Start of Listed entries
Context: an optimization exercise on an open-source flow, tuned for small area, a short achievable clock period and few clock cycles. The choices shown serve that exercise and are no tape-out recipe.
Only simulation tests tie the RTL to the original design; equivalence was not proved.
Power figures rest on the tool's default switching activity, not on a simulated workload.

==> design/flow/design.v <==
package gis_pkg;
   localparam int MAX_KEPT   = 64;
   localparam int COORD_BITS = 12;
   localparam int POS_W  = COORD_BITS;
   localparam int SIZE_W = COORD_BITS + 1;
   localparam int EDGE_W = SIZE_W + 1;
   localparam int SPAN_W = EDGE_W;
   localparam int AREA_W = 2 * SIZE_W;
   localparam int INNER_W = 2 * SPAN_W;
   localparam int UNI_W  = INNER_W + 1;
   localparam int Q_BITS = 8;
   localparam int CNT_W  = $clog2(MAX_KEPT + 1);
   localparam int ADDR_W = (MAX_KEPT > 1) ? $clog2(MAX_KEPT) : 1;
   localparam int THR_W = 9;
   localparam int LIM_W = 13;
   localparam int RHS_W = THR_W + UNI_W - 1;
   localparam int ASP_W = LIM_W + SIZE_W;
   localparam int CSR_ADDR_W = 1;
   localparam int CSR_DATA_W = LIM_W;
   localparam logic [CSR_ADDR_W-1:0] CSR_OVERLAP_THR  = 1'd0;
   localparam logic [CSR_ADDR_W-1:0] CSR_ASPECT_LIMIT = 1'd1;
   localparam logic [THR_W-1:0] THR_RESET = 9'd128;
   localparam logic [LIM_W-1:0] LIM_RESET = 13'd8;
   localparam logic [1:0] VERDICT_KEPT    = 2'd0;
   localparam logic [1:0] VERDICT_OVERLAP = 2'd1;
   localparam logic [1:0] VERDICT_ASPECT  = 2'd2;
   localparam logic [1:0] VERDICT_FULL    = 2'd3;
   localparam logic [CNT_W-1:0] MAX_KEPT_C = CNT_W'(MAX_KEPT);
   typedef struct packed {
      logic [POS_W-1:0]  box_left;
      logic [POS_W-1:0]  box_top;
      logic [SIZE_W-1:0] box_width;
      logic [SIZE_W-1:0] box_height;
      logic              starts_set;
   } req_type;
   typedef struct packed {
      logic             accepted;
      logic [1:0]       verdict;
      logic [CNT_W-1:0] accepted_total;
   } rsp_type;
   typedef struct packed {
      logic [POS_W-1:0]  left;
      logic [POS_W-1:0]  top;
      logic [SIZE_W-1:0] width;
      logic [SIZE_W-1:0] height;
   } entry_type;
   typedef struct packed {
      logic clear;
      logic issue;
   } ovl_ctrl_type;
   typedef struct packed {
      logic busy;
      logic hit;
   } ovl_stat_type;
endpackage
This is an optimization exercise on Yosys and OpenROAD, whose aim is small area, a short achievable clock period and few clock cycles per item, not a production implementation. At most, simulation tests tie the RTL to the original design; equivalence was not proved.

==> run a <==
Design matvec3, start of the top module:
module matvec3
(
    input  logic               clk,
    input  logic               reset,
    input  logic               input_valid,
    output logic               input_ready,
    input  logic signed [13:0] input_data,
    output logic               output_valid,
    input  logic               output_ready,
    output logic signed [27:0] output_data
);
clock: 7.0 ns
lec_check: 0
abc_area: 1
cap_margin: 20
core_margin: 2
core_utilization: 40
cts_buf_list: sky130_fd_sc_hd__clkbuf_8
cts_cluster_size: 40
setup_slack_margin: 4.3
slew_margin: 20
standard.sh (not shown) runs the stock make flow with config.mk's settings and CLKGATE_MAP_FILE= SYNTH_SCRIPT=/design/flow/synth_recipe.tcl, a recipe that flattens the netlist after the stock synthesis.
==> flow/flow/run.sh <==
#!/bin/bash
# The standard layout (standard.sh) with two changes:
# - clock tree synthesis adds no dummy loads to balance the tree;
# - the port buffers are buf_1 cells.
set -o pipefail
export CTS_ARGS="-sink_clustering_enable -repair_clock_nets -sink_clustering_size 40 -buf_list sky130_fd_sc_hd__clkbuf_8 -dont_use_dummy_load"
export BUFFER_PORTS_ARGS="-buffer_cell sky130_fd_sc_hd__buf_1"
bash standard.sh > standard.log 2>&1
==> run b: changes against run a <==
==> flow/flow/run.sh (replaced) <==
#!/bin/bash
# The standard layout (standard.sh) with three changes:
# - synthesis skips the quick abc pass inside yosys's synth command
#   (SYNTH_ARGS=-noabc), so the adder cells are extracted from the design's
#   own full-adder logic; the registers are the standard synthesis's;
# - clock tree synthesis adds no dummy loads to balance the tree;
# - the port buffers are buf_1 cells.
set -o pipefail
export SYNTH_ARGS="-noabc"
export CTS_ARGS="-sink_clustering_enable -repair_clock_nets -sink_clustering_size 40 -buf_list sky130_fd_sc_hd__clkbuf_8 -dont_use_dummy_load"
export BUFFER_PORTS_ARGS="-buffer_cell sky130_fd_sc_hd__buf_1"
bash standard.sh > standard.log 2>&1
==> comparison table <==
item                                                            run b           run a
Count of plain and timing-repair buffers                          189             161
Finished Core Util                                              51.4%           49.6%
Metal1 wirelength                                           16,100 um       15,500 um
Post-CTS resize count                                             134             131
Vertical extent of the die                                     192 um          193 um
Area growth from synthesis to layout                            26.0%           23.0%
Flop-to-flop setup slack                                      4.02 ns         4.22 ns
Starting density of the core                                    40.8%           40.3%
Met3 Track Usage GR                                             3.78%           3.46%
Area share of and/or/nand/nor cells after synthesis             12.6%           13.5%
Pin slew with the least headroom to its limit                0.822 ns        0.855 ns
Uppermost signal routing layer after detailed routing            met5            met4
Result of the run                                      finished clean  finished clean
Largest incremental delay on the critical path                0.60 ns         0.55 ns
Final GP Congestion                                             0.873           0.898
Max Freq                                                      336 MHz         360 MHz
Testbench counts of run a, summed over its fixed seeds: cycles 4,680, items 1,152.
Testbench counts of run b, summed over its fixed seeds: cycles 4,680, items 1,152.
End of Listed entries
Exercise objective »
Going through the data above, state how many lines include the word "proved"; only that number is needed.

Response »
2